▶ Exercise directions
Across these entries, count the lines holding the string "under"; the number is the whole answer.

▶ Stored data
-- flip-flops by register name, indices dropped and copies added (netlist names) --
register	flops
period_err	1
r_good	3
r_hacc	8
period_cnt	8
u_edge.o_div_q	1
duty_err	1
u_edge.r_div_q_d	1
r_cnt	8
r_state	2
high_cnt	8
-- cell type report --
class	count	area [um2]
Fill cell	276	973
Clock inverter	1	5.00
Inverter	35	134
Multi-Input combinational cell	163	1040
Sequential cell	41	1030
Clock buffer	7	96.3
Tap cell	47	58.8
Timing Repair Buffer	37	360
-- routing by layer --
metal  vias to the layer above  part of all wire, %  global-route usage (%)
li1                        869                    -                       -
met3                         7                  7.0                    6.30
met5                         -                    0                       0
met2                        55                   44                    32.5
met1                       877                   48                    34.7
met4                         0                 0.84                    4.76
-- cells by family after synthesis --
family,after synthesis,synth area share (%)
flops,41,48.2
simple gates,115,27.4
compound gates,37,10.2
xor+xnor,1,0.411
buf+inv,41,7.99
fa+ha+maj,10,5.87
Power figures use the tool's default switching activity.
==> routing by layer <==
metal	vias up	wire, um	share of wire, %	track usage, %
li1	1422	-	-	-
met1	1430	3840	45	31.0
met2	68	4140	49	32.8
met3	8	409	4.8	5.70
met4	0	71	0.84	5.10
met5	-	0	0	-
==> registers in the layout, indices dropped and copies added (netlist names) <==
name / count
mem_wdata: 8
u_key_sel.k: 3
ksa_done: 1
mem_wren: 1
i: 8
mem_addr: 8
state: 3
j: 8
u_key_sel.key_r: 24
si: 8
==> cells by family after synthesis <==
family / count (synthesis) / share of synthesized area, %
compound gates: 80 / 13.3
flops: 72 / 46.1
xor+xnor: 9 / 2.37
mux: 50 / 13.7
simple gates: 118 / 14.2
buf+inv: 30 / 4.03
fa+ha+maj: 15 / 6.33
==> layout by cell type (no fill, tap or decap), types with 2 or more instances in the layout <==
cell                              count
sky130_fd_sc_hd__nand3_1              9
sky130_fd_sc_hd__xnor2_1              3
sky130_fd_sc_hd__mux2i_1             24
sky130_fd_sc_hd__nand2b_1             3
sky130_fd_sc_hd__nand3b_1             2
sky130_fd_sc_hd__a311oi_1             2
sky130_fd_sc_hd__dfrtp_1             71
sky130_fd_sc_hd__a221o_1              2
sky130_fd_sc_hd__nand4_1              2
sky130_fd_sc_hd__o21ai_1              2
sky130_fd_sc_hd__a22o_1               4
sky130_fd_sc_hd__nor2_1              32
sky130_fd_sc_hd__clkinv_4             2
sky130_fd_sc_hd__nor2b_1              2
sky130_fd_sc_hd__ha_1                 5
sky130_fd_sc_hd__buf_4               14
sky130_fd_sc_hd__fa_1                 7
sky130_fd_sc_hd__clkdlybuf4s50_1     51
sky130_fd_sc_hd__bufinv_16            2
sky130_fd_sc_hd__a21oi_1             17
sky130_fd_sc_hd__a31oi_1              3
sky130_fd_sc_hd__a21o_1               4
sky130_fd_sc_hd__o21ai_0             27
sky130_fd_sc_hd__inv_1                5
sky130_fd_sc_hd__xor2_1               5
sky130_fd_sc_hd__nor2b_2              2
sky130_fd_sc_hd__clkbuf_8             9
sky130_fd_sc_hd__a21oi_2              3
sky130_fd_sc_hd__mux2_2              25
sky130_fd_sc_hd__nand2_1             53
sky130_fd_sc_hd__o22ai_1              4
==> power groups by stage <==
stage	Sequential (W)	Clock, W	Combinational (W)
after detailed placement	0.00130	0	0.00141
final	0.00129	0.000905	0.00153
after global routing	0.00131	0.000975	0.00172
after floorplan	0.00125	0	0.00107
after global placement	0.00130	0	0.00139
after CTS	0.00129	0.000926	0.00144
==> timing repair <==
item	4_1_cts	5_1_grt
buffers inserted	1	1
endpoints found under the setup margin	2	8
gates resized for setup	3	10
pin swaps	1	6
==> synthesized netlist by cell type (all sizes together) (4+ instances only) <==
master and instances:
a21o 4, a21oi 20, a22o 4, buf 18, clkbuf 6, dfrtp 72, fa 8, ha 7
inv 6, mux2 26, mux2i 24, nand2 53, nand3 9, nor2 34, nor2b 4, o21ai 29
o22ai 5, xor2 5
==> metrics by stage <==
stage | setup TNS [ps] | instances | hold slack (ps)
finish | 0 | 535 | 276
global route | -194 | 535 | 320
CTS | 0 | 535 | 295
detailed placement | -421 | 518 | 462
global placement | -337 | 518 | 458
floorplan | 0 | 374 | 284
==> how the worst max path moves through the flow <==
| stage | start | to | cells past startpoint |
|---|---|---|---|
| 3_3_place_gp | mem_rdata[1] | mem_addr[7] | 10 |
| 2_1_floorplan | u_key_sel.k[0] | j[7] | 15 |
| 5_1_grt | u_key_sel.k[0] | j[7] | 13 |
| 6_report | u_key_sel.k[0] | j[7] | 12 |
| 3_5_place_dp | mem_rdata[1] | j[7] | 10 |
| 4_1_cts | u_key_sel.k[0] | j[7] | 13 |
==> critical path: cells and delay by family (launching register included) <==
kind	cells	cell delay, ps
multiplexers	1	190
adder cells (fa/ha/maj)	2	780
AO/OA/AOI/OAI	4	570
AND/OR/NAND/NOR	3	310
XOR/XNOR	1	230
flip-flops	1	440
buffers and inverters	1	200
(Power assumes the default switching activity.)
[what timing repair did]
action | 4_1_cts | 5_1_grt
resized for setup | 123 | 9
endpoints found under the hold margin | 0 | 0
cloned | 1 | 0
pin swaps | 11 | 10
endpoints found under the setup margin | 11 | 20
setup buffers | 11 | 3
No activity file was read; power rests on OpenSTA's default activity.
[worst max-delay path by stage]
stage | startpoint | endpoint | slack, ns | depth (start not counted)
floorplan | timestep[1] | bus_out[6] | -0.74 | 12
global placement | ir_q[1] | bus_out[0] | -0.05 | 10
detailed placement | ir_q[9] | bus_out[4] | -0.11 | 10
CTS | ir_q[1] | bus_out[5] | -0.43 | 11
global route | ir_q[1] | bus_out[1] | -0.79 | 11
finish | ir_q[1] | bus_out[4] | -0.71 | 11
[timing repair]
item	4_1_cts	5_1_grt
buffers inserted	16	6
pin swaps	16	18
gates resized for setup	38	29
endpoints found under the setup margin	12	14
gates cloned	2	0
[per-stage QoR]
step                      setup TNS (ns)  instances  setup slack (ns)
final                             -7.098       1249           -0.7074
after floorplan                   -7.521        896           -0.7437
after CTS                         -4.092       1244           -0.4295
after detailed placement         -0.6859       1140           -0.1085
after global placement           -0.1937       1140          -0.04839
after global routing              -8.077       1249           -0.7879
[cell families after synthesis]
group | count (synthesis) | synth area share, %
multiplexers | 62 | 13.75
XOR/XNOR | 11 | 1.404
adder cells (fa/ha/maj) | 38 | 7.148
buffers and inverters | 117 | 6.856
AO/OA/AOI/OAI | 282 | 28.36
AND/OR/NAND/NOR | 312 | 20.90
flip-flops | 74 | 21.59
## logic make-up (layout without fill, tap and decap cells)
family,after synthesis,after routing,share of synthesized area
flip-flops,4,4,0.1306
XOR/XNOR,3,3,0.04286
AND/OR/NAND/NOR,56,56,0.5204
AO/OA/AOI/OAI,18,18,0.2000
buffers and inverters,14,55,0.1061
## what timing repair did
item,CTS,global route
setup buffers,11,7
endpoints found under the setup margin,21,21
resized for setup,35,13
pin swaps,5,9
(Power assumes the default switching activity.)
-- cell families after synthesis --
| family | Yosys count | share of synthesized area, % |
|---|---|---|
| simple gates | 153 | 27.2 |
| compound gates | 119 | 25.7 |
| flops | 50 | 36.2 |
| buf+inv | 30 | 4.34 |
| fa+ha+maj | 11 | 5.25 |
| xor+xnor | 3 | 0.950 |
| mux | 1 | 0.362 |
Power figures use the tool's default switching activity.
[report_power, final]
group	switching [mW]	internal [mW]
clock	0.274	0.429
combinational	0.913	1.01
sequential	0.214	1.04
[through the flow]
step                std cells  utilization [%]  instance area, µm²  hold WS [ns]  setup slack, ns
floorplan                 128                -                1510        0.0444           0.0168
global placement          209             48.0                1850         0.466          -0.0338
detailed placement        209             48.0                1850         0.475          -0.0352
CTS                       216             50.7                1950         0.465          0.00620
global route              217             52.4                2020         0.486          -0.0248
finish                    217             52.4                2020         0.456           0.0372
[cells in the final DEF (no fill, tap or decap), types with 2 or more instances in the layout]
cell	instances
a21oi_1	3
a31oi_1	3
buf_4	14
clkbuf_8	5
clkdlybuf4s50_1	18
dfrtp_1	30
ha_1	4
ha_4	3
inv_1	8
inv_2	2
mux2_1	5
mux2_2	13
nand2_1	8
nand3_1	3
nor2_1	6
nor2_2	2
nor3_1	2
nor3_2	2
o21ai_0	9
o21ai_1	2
$ cat config.mk
export PLATFORM = sky130hd
export DESIGN_NAME = mem_io_responder
export DESIGN_NICKNAME = d
export VERILOG_FILES = /design/src/rtl/mem_io_responder.sv
export SDC_FILE = /design/constraint.sdc
export NUM_CORES = 1
export LEC_CHECK = 0
export CORE_MARGIN = 4
export CORE_UTILIZATION = 30
export DETAILED_ROUTE_END_ITERATION = 12
export PLACE_DENSITY = 0.56
export SLEW_MARGIN = 10
export SYNTH_ARGS = -nofsm -noshare
export SYNTH_HDL_FRONTEND = slang
export SYNTH_SLANG_ARGS = --single-unit
$ cat constraint.sdc
create_clock -name clk -period 1.68 [get_ports clk]
set_input_delay 0.168 -clock clk [delete_from_list [all_inputs] [get_ports clk]]
set_output_delay 0.168 -clock clk [all_outputs]
set_load 0.005 [all_outputs]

▶ Result of this task
5